▶ [Information]:
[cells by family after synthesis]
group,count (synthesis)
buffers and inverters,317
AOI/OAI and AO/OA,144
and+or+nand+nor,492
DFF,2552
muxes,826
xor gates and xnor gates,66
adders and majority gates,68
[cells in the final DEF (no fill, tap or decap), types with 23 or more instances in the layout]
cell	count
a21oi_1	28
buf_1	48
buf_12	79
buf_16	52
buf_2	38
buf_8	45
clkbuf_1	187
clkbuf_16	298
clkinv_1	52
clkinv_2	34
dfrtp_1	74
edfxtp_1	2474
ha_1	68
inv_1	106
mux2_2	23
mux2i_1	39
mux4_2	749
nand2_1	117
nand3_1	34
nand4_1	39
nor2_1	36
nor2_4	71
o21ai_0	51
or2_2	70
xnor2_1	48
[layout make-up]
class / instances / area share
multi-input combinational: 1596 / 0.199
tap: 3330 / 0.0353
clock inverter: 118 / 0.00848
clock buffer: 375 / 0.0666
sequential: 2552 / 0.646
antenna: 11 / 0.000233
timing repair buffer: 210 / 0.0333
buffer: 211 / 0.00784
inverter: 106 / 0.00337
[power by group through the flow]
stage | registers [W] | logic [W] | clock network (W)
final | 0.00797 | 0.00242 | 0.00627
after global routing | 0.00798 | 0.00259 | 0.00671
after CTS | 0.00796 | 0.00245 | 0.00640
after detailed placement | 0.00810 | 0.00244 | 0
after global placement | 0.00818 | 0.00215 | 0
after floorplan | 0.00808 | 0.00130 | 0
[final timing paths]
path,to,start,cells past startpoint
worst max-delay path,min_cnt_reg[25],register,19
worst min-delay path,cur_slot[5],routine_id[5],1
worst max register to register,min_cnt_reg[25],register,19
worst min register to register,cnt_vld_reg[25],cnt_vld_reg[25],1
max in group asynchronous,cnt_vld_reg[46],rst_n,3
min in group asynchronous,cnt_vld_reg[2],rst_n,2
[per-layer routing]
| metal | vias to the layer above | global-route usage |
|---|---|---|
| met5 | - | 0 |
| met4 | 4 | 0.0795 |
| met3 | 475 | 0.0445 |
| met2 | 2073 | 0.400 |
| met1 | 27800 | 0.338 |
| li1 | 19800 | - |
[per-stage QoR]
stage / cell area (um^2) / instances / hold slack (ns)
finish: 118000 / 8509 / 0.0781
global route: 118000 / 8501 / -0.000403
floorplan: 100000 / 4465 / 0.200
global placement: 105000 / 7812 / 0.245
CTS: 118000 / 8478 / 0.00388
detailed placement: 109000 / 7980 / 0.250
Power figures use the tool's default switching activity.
File: config.mk
export PLATFORM = sky130hd
export DESIGN_NAME = html_tag_stripper_flat
export DESIGN_NICKNAME = d
export VERILOG_FILES = /design/src/rtl/hts_pkg.sv /design/src/rtl/hts_if.sv /design/src/rtl/hts_filter.sv /design/src/rtl/hts_queue.sv /design/src/rtl/html_tag_stripper.sv /design/src/flat_wrapper.sv
export SDC_FILE = /design/constraint.sdc
export NUM_CORES = 1
export LEC_CHECK = 0
export BUFFER_PORTS_ARGS = -buffer_cell sky130_fd_sc_hd__buf_4
export CELL_PAD_IN_SITES_DETAIL_PLACEMENT = 1
export CELL_PAD_IN_SITES_GLOBAL_PLACEMENT = 1
export CORE_AREA = 2 2 106 108
export DETAILED_ROUTE_END_ITERATION = 16
export DIE_AREA = 0 0 108 110
export PLACE_DENSITY = 0.7
export SETUP_SLACK_MARGIN = 0.1
export SLEW_MARGIN = 20
export SYNTH_ARGS = -nofsm -noshare
export SYNTH_HDL_FRONTEND = slang
export SYNTH_SLANG_ARGS = --single-unit
File: constraint.sdc
create_clock -name clk -period 3.3 [get_ports clk]
set_clock_uncertainty 0.05 [all_clocks]
set_input_delay 0.495 -clock clk [delete_from_list [all_inputs] [get_ports clk]]
set_output_delay 0.495 -clock clk [all_outputs]
set_load 0.01 [all_outputs]
File: src/rtl/hts_pkg.sv
// hts_pkg: shared types and constants for the html tag stripper
// no dependencies; compile first
`default_nettype none

package hts_pkg;

  localparam int unsigned BYTE_W = 8;

  // tag patterns, oldest character in the most significant byte
  localparam logic [55:0] PAT_OPEN_SCRIPT  = "<script";
  localparam logic [47:0] PAT_OPEN_STYLE   = "<style";
  localparam logic [63:0] PAT_CLOSE_SCRIPT = "</script";
  localparam logic [55:0] PAT_CLOSE_STYLE  = "</style";

  localparam logic [BYTE_W-1:0] CHR_LT    = 8'h3C;
  localparam logic [BYTE_W-1:0] CHR_GT    = 8'h3E;
  localparam logic [BYTE_W-1:0] CHR_SPACE = 8'h20;
  localparam logic [BYTE_W-1:0] VIS_LO    = 8'h21;
  localparam logic [BYTE_W-1:0] VIS_HI    = 8'h7E;

  // one queued result
  typedef struct packed {
    logic [BYTE_W-1:0] out_byte;
    logic              end_of_text;
  } result_t;

  // results produced by one accepted request
  typedef struct packed {
    logic    data_valid;
    result_t data;
    logic    term_valid;
    result_t term;
  } push_t;

endpackage

`default_nettype wire

File: src/rtl/hts_if.sv
// hts_in_if / hts_out_if: valid-ready channels of the tag stripper
// depends on nothing but the payload widths below
`default_nettype none

interface hts_in_if;
  logic       valid;
  logic       ready;
  logic [7:0] in_byte;
  logic       last;
  modport source (output valid, output in_byte, output last, input ready);
  modport sink   (input valid, input in_byte, input last, output ready);
endinterface

interface hts_out_if;
  logic       valid;
  logic       ready;
  logic [7:0] out_byte;
  logic       end_of_text;
  modport source (output valid, output out_byte, output end_of_text, input ready);
  modport sink   (input valid, input out_byte, input end_of_text, output ready);
endinterface

`default_nettype wire

File: src/rtl/hts_filter.sv
// hts_filter: tag/script state and byte filtering for one accepted request a cycle
// depends on hts_pkg
`default_nettype none

module hts_filter (
  input  wire logic                   clk,
  input  wire logic                   rst_n,
  input  wire logic                   accept,
  input  wire logic [7:0]             in_byte,
  input  wire logic                   last,
  output hts_pkg::push_t              push
);
  import hts_pkg::*;

  logic        pass_on_r, pass_on_nxt;
  logic        in_content_r, in_content_nxt;
  logic        space_allowed_r, space_allowed_nxt;
  logic [55:0] recent_r, recent_nxt;

  logic [63:0]       window;
  logic [BYTE_W-1:0] v;
  logic [BYTE_W-1:0] emitted;
  logic              pass_upd;
  logic              visible;
  logic              hit_open;
  logic              hit_close;

  assign window = {recent_r, in_byte};

  always_comb begin
    v        = in_byte;
    pass_upd = pass_on_r;
    if (in_byte == CHR_LT) begin
      pass_upd = 1'b0;
    end else if (in_byte == CHR_GT) begin
      pass_upd = in_content_r;
      v        = CHR_SPACE;
    end
  end

  assign hit_open  = (window[55:0] == PAT_OPEN_SCRIPT) || (window[47:0] == PAT_OPEN_STYLE);
  assign hit_close = (window == PAT_CLOSE_SCRIPT) || (window[55:0] == PAT_CLOSE_STYLE);

  assign emitted = pass_upd ? v : CHR_SPACE;
  assign visible = (emitted >= VIS_LO) && (emitted <= VIS_HI);

  always_comb begin
    pass_on_nxt       = pass_on_r;
    in_content_nxt    = in_content_r;
    space_allowed_nxt = space_allowed_r;
    recent_nxt        = recent_r;
    push.data_valid       = 1'b0;
    push.data.out_byte    = emitted;
    push.data.end_of_text = 1'b0;
    push.term_valid       = 1'b0;
    push.term.out_byte    = '0;
    push.term.end_of_text = 1'b1;
    if (accept) begin
      pass_on_nxt = pass_upd;
      if (hit_open) begin
        in_content_nxt = 1'b0;
      end else if (hit_close) begin
        in_content_nxt = 1'b1;
      end
      recent_nxt = window[55:0];
      if (visible) begin
        space_allowed_nxt = 1'b1;
        push.data_valid   = 1'b1;
      end else if (space_allowed_r) begin
        space_allowed_nxt = 1'b0;
        push.data_valid   = 1'b1;
      end
      if (last) begin
        push.term_valid   = 1'b1;
        pass_on_nxt       = 1'b1;
        in_content_nxt    = 1'b1;
        space_allowed_nxt = 1'b1;
        recent_nxt        = '0;
      end
    end
  end

  always_ff @(posedge clk) begin
    if (!rst_n) begin
      pass_on_r       <= 1'b1;
      in_content_r    <= 1'b1;
      space_allowed_r <= 1'b1;
      recent_r        <= '0;
    end else begin
      pass_on_r       <= pass_on_nxt;
      in_content_r    <= in_content_nxt;
      space_allowed_r <= space_allowed_nxt;
      recent_r        <= recent_nxt;
    end
  end

endmodule

`default_nettype wire

File: src/rtl/hts_queue.sv
// hts_queue: small result queue taking up to two writes and one read a cycle
// depends on hts_pkg
`default_nettype none

module hts_queue #(
  parameter int unsigned DEPTH = 4
) (
  input  wire logic                       clk,
  input  wire logic                       rst_n,
  input  wire hts_pkg::push_t             push,
  input  wire logic                       pop,
  output hts_pkg::result_t                head,
  output logic [$clog2(DEPTH):0]          count
);
  import hts_pkg::*;

  localparam int unsigned PTR_W = $clog2(DEPTH);

  result_t            mem_r [DEPTH];
  logic [PTR_W-1:0]   wr_ptr_r, wr_ptr_nxt;
  logic [PTR_W-1:0]   rd_ptr_r, rd_ptr_nxt;
  logic [PTR_W:0]     count_r, count_nxt;
  logic [PTR_W-1:0]   wr_ptr1;
  logic               wr0, wr1;
  result_t            e0;
  logic [1:0]         n_push;

  // first slot takes the data result if there is one, else the terminator
  assign wr0     = push.data_valid || push.term_valid;
  assign wr1     = push.data_valid && push.term_valid;
  assign e0      = push.data_valid ? push.data : push.term;
  assign wr_ptr1 = wr_ptr_r + PTR_W'(1);
  assign n_push  = {1'b0, push.data_valid} + {1'b0, push.term_valid};

  always_comb begin
    wr_ptr_nxt = wr_ptr_r + PTR_W'(n_push);
    rd_ptr_nxt = pop ? rd_ptr_r + PTR_W'(1) : rd_ptr_r;
    count_nxt  = count_r + (PTR_W+1)'(n_push) - (PTR_W+1)'(pop);
  end

  always_ff @(posedge clk) begin
    for (int i = 0; i < DEPTH; i++) begin
      if (wr0 && (wr_ptr_r == PTR_W'(i))) begin
        mem_r[i] <= e0;
      end else if (wr1 && (wr_ptr1 == PTR_W'(i))) begin
        mem_r[i] <= push.term;
      end
    end
  end

  always_ff @(posedge clk) begin
    if (!rst_n) begin
      wr_ptr_r <= '0;
      rd_ptr_r <= '0;
      count_r  <= '0;
    end else begin
      wr_ptr_r <= wr_ptr_nxt;
      rd_ptr_r <= rd_ptr_nxt;
      count_r  <= count_nxt;
    end
  end

  assign head  = mem_r[rd_ptr_r];
  assign count = count_r;

endmodule

`default_nettype wire

File: src/rtl/html_tag_stripper.sv
// html_tag_stripper: drops markup, blanks script/style bodies, collapses blanks
// a request's first result is queued on acceptance and reaches the output once
// earlier results are taken; a second one follows once the first has been taken
// throughput: one request per cycle while in_ch.ready is high; each request gives at most two results,
// so the rate is bounded by the single-result output port and the result queue
// reset: synchronous active-low rst_n clears tag state, byte history and queue
// depends on hts_pkg, hts_if, hts_filter, hts_queue
`default_nettype none

module html_tag_stripper #(
  parameter int unsigned RESULT_DEPTH = 4  // power of two, at least 4
) (
  input  wire logic clk,
  input  wire logic rst_n,
  hts_in_if.sink    in_ch,
  hts_out_if.source out_ch
);
  import hts_pkg::*;

  localparam int unsigned CNT_W = $clog2(RESULT_DEPTH) + 1;

  logic             in_accept;
  logic             out_pop;
  push_t            push;
  result_t          head;
  logic [CNT_W-1:0] q_count;

  // room for the worst case of a data result plus a terminator
  assign in_ch.ready = (q_count <= CNT_W'(RESULT_DEPTH - 2));
  assign in_accept   = in_ch.valid && in_ch.ready;

  // state update and filtering happen in the cycle of the request
  hts_filter u_filter (
    .clk     (clk),
    .rst_n   (rst_n),
    .accept  (in_accept),
    .in_byte (in_ch.in_byte),
    .last    (in_ch.last),
    .push    (push)
  );

  // queue head is the registered result seen on the output channel
  hts_queue #(
    .DEPTH (RESULT_DEPTH)
  ) u_queue (
    .clk   (clk),
    .rst_n (rst_n),
    .push  (push),
    .pop   (out_pop),
    .head  (head),
    .count (q_count)
  );

  assign out_ch.valid       = (q_count != '0);
  assign out_ch.out_byte    = head.out_byte;
  assign out_ch.end_of_text = head.end_of_text;
  assign out_pop            = out_ch.valid && out_ch.ready;

  // queue never overfills
  a_no_overflow : assert property (@(posedge clk) disable iff (!rst_n)
    q_count <= CNT_W'(RESULT_DEPTH))
    else $error("result queue overflow");

  // a final byte always leaves something queued for the next cycle
  a_term_queued : assert property (@(posedge clk) disable iff (!rst_n)
    (in_accept && in_ch.last) |=> (q_count != '0))
    else $error("terminator not queued");

  // terminator carries a zero byte
  a_term_zero : assert property (@(posedge clk) disable iff (!rst_n)
    (out_ch.valid && out_ch.end_of_text) |-> (out_ch.out_byte == '0))
    else $error("terminator byte not zero");

  // results are pushed only for an accepted request
  a_push_consistent : assert property (@(posedge clk) disable iff (!rst_n)
    (push.data_valid || push.term_valid) |-> in_accept)
    else $error("result pushed without request");

endmodule

`default_nettype wire
File: src/flat_wrapper.sv
// flat-port wrapper written by rule: the top's interface ports become plain ports
module html_tag_stripper_flat import hts_pkg::*;
#(
  parameter int unsigned RESULT_DEPTH = 4                             
)
  (clk, rst_n, in_ch_valid, in_ch_in_byte, in_ch_last, in_ch_ready, out_ch_valid, out_ch_out_byte, out_ch_end_of_text, out_ch_ready);
  hts_in_if in_ch_i ();
  hts_out_if out_ch_i ();
  input  wire logic clk;
  input  wire logic rst_n;
  input wire logic [$bits(in_ch_i.valid)-1:0] in_ch_valid;
  input wire logic [$bits(in_ch_i.in_byte)-1:0] in_ch_in_byte;
  input wire logic [$bits(in_ch_i.last)-1:0] in_ch_last;
  output wire logic [$bits(in_ch_i.ready)-1:0] in_ch_ready;
  output wire logic [$bits(out_ch_i.valid)-1:0] out_ch_valid;
  output wire logic [$bits(out_ch_i.out_byte)-1:0] out_ch_out_byte;
  output wire logic [$bits(out_ch_i.end_of_text)-1:0] out_ch_end_of_text;
  input wire logic [$bits(out_ch_i.ready)-1:0] out_ch_ready;
  assign in_ch_i.valid = in_ch_valid;
  assign in_ch_i.in_byte = in_ch_in_byte;
  assign in_ch_i.last = in_ch_last;
  assign in_ch_ready = in_ch_i.ready;
  assign out_ch_valid = out_ch_i.valid;
  assign out_ch_out_byte = out_ch_i.out_byte;
  assign out_ch_end_of_text = out_ch_i.end_of_text;
  assign out_ch_i.ready = out_ch_ready;
  html_tag_stripper #(.RESULT_DEPTH(RESULT_DEPTH)) u_core (.clk(clk), .rst_n(rst_n), .in_ch(in_ch_i), .out_ch(out_ch_i));
endmodule
==> flow_summary.rst <==
.. list-table::
   :header-rows: 1

   * - Metric
     - Value
   * - FFs w/ async S/R, synth
     - 0%
   * - Type of the worst min-delay path
     - in2reg
   * - Relative contribution of combinational cells to total power
     - 29.6%
   * - Global Route Usage Sum
     - 19.7%
   * - Cells after synthesis
     - 468
   * - Sequential power share
     - 46.9%
   * - Count of flip-flops with a built-in enable after synthesis
     - 27
   * - Via/cell ratio
     - 5.27
   * - Clock Sinks
     - 104
   * - Remaining Overflow, GRT
     - 0
   * - Number of cells in the finished layout apart from fillers
     - 641
   * - Via count of the first global-routing pass
     - 3460
   * - Int Pwr
     - 0.00251 W
   * - Total setup buffers inserted after CTS
     - 0
   * - Post-route antenna net violation count
     - 0
   * - Largest driver fanout on the critical path
     - 4
   * - Final standard cell utilization of the core
     - 47.0%
   * - Initial core utilization
     - 41.0%
   * - Area contributors post-synth
     - sky130_fd_sc_hd__dfxtp_1 35%, sky130_fd_sc_hd__edfxtp_1 18%, sky130_fd_sc_hd__nand2_1 12%, sky130_fd_sc_hd__a21oi_1 6.8%, sky130_fd_sc_hd__mux4_2 4.6%
   * - Maximum resistive drop on vdd
     - 0.321 mV
   * - Leak pwr
     - 1.75 nW
   * - CTS tree
     - built
   * - Net switching power of the design
     - 0.00119 W
   * - Antenna violations before repair
     - 0
   * - Gpl congestion
     - 0.811
   * - Fraction of layout cells with a size suffix above 1
     - 16.8%
   * - Share of the clock period used by the worst path
     - 93.4%
   * - Fillcell total
     - 1241
   * - Clock slew at the register clock pins of the worst setup and hold paths
     - 90 ps
   * - Initial DRC Count
     - 167
   * - Synth cell types
     - 55
   * - Most instantiated flip-flop cell in the synthesis netlist
     - sky130_fd_sc_hd__dfxtp_1
   * - Nets@finish
     - 517
   * - Routing usage on met2
     - 31.9%
   * - CTS Buf Count
     - 9
   * - Sequential fraction of the synthesis area
     - 53.6%
   * - Post-Syn Area
     - 4390 µm²
   * - Upper clock frequency limit
     - 0.324 GHz
   * - Height of the die
     - 110 µm
   * - Post-layout power
     - 0.00369 W
   * - Core area
     - 10700 µm²
   * - Kind of start point of the critical path
     - input port
   * - Post-Synthesis Mean Instance Area
     - 9.38 µm²
   * - Max cap viols
     - 0
   * - Minimum setup slack in the final design
     - 218 ps
   * - Total count of max-transition violations in the final report
     - 0
   * - Clk_lat worst skew
     - 370 ps
   * - PwrDens
     - 735 nW/µm²
   * - Cell chosen for the clock root
     - sky130_fd_sc_hd__clkbuf_8
   * - Syn. warnings
     - 0
   * - Cell row count
     - 38
   * - Total of hold buffers inserted after clock tree synthesis
     - 0
   * - Final setup fails
     - 0
   * - Area leader, netlist
     - sky130_fd_sc_hd__dfxtp_1
   * - RSZ-0062 raised after global routing
     - no
   * - Arrival time of the worst setup path
     - 3300 ps
   * - TritonRoute pass-1 iters
     - 4
   * - Ant diodes
     - 0
   * - Worst Path Required
     - 3520 ps
   * - Outcome
     - finished clean
   * - Total length of routed wires
     - 11100 µm
   * - Sort of element at the end of the critical path
     - flop
   * - Clock share of power
     - 23.5%
   * - Buffer depth of the longest clock path
     - 2
   * - Mapped Nets
     - 488
   * - Synth Register Bits
     - 104
   * - M1 GR Usage
     - 27.0%
   * - Layer with the highest usage after global routing
     - met2
   * - Final hold vios
     - 0
   * - Count of placed standard cells including taps
     - 626
   * - First-pass GRT wire length
     - 17900 µm
   * - Fraction of post-synthesis cell area in the top cell type by area
     - 35.1%
   * - Die outline area
     - 11900 µm²
   * - Port Buffer Count
     - 23
   * - Overall via count from detail_route
     - 3377
   * - Sw Ratio
     - 32.1%
   * - Actual transition at the worst max-transition pin
     - 922 ps
   * - Post-place setup slack
     - -332 ps
   * - Routed wirelength normalized by instance count
     - 17.2 µm
   * - I/O pins
     - 24
   * - Pin count of the biggest net entering global routing
     - 60
   * - Min cycle time layout
     - 3080 ps
   * - Global-route track usage on met3
     - 3.64%
   * - Final HPWL from detailed placement
     - 7740 µm
   * - Residual DRC count
     - 0
   * - Slew margin rel.
     - 38.3%
   * - Synth-to-layout area growth
     - 14.5%
   * - Deepest level of the CTS H-tree
     - 3
   * - Width of the chip
     - 108 µm
   * - Start-to-end type of the worst setup path
     - in2reg
## cell families (layout without fill, tap and decap cells)
| group | after synthesis | in the layout | share of synthesized area [%] |
|---|---|---|---|
| AOI/OAI and AO/OA | 87 | 87 | 11.8 |
| and+or+nand+nor | 221 | 221 | 23.1 |
| muxes | 9 | 9 | 4.62 |
| xor gates and xnor gates | 6 | 6 | 1.20 |
| DFF | 104 | 104 | 53.6 |
| adders and majority gates | 7 | 7 | 2.17 |
| buffers and inverters | 34 | 67 | 3.51 |
## power groups by stage
stage | sequential [W] | combinational, W | clock (W)
floorplan | 0.00166 | 0.000753 | 0
global placement | 0.00174 | 0.00105 | 0
detailed placement | 0.00176 | 0.00109 | 0
CTS | 0.00173 | 0.00109 | 0.000884
global route | 0.00176 | 0.00121 | 0.000929
finish | 0.00173 | 0.00109 | 0.000867
## metal layers
metal	wire, µm	part of all wire (%)
met1	5300	48
met2	5170	47
met3	456	4.1
met4	136	1.2
met5	0	0
## placed cells by master, fill, tap and decap left out, types with 2 or more instances in the layout
cell type                  instances
sky130_fd_sc_hd__nand3b_1          2
sky130_fd_sc_hd__nor2b_1           3
sky130_fd_sc_hd__o21ai_1           7
sky130_fd_sc_hd__nand2b_1          2
sky130_fd_sc_hd__or4b_1            3
sky130_fd_sc_hd__nor4_1            3
sky130_fd_sc_hd__nand3_1           3
sky130_fd_sc_hd__buf_4            43
sky130_fd_sc_hd__o21ai_2           2
sky130_fd_sc_hd__inv_1             8
sky130_fd_sc_hd__o21ai_0           3
sky130_fd_sc_hd__nor2_1           33
sky130_fd_sc_hd__nand4_1           7
sky130_fd_sc_hd__xnor2_1           4
sky130_fd_sc_hd__nor4bb_1          6
sky130_fd_sc_hd__nand2_1         134
sky130_fd_sc_hd__clkbuf_8         11
sky130_fd_sc_hd__mux4_2            9
sky130_fd_sc_hd__nand2_2           2
sky130_fd_sc_hd__a21oi_1          59
sky130_fd_sc_hd__ha_1              6
sky130_fd_sc_hd__o32ai_2           2
sky130_fd_sc_hd__dfxtp_1          77
sky130_fd_sc_hd__nor3_1            2
sky130_fd_sc_hd__edfxtp_1         27
sky130_fd_sc_hd__a211oi_1          2
sky130_fd_sc_hd__and2_1            8
## worst max-delay path: stages
cell                       delay, ps
sky130_fd_sc_hd__buf_4           140
sky130_fd_sc_hd__o41ai_4         390
sky130_fd_sc_hd__a21oi_1          90
sky130_fd_sc_hd__o2111a_2        290
sky130_fd_sc_hd__or2_1           250
sky130_fd_sc_hd__ha_1            310
sky130_fd_sc_hd__inv_1            50
sky130_fd_sc_hd__ha_1            260
sky130_fd_sc_hd__inv_1            60
sky130_fd_sc_hd__ha_1            130
sky130_fd_sc_hd__inv_1            50
sky130_fd_sc_hd__fa_2            360
sky130_fd_sc_hd__xor2_2          170
sky130_fd_sc_hd__xnor2_1         120
sky130_fd_sc_hd__and2_1          150
## metrics by stage
step	TNS, ps	hold slack, ps	area [µm²]
after global routing	0	396	5020
after floorplan	0	375	4390
final	0	390	5020
after detailed placement	-358	392	4770
after global placement	-238	384	4770
after CTS	0	380	5000
## cells in the mapped netlist, drive strengths merged (3+ instances only)
| cell type | number |
|---|---|
| edfxtp | 27 |
| or4b | 3 |
| buf | 7 |
| o21ai | 12 |
| nor4 | 4 |
| nand3 | 3 |
| nor2 | 33 |
| nor4bb | 6 |
| nand2 | 136 |
| a21oi | 60 |
| nor2b | 3 |
| nand4 | 7 |
| and2 | 9 |
| mux4 | 9 |
| dfxtp | 77 |
| ha | 6 |
| inv | 9 |
| clkbuf | 18 |
| xnor2 | 4 |
## flip-flops by register name, summed over array words and instances, names as in the netlist, named ones only
register                         flops
u_core.u_filter.in_content_r         1
u_core.u_filter.pass_on_r            1
u_core.u_filter.recent_r            56
u_core.u_filter.space_allowed_r      1
u_core.u_queue.count                 3
u_core.u_queue.mem_r                36
u_core.u_queue.rd_ptr_r              2
u_core.u_queue.wr_ptr_r              2
## final timing paths
path | from | endpoint | slack [ps] | cells past startpoint
worst max-delay path | in_ch_in_byte[2] | u_core.u_queue.count[2] | 220 | 15
worst min-delay path | rst_n | u_core.u_filter.in_content_r | 390 | 2
worst max register to register | u_core.u_queue.count[1] | u_core.u_queue.count[2] | 360 | 14
worst min register to register | u_core.u_queue.mem_r[2][6] | u_core.u_queue.mem_r[2][6] | 400 | 2
## area by class of cell
cell class	count	area, µm²	share of cell area, %
clock inverters	2	35.0	0.697
multi-input cells	330	1920	38.2
well taps	140	175	3.49
inverters	9	33.8	0.672
repair buffers	43	323	6.42
flip-flops and latches	104	2350	46.8
clock buffers	13	184	3.66
## timing repair
item	in CTS	in global routing
endpoints found under the setup margin	1	1
pin swaps	0	0
resized for setup	1	4
hold endpoints to repair	0	0
Power figures use the tool's default switching activity.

▶ [Exercise description]: What are the lines above, starting at the one with "2073 | 0.400 |" and ending at the one with "detailed placement: 109000 / 7980 / 0.250"? Give them again exactly, and only them.

▶ [Solution to this exercise]:
| met2 | 2073 | 0.400 |
| met1 | 27800 | 0.338 |
| li1 | 19800 | - |
[per-stage QoR]
stage / cell area (um^2) / instances / hold slack (ns)
finish: 118000 / 8509 / 0.0781
global route: 118000 / 8501 / -0.000403
floorplan: 100000 / 4465 / 0.200
global placement: 105000 / 7812 / 0.245
CTS: 118000 / 8478 / 0.00388
detailed placement: 109000 / 7980 / 0.250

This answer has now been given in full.